(Data excerpts)
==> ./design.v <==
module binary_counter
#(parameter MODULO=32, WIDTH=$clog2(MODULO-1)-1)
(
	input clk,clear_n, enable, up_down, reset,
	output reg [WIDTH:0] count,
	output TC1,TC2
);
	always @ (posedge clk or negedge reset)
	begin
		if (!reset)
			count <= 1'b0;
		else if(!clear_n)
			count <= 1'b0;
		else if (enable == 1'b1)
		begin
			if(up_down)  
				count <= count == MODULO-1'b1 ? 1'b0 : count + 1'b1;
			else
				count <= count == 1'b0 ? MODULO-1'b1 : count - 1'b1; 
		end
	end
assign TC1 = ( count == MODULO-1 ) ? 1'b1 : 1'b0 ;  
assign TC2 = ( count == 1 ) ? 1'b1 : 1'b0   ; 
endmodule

## TASK BRIEF
An exact copy of every line above, start to finish, is required.

## ANSWER SPACE
==> ./design.v <==
module binary_counter
#(parameter MODULO=32, WIDTH=$clog2(MODULO-1)-1)
(
	input clk,clear_n, enable, up_down, reset,
	output reg [WIDTH:0] count,
	output TC1,TC2
);
	always @ (posedge clk or negedge reset)
	begin
		if (!reset)
			count <= 1'b0;
		else if(!clear_n)
			count <= 1'b0;
		else if (enable == 1'b1)
		begin
			if(up_down)  
				count <= count == MODULO-1'b1 ? 1'b0 : count + 1'b1;
			else
				count <= count == 1'b0 ? MODULO-1'b1 : count - 1'b1; 
		end
	end
assign TC1 = ( count == MODULO-1 ) ? 1'b1 : 1'b0 ;  
assign TC2 = ( count == 1 ) ? 1'b1 : 1'b0   ; 
endmodule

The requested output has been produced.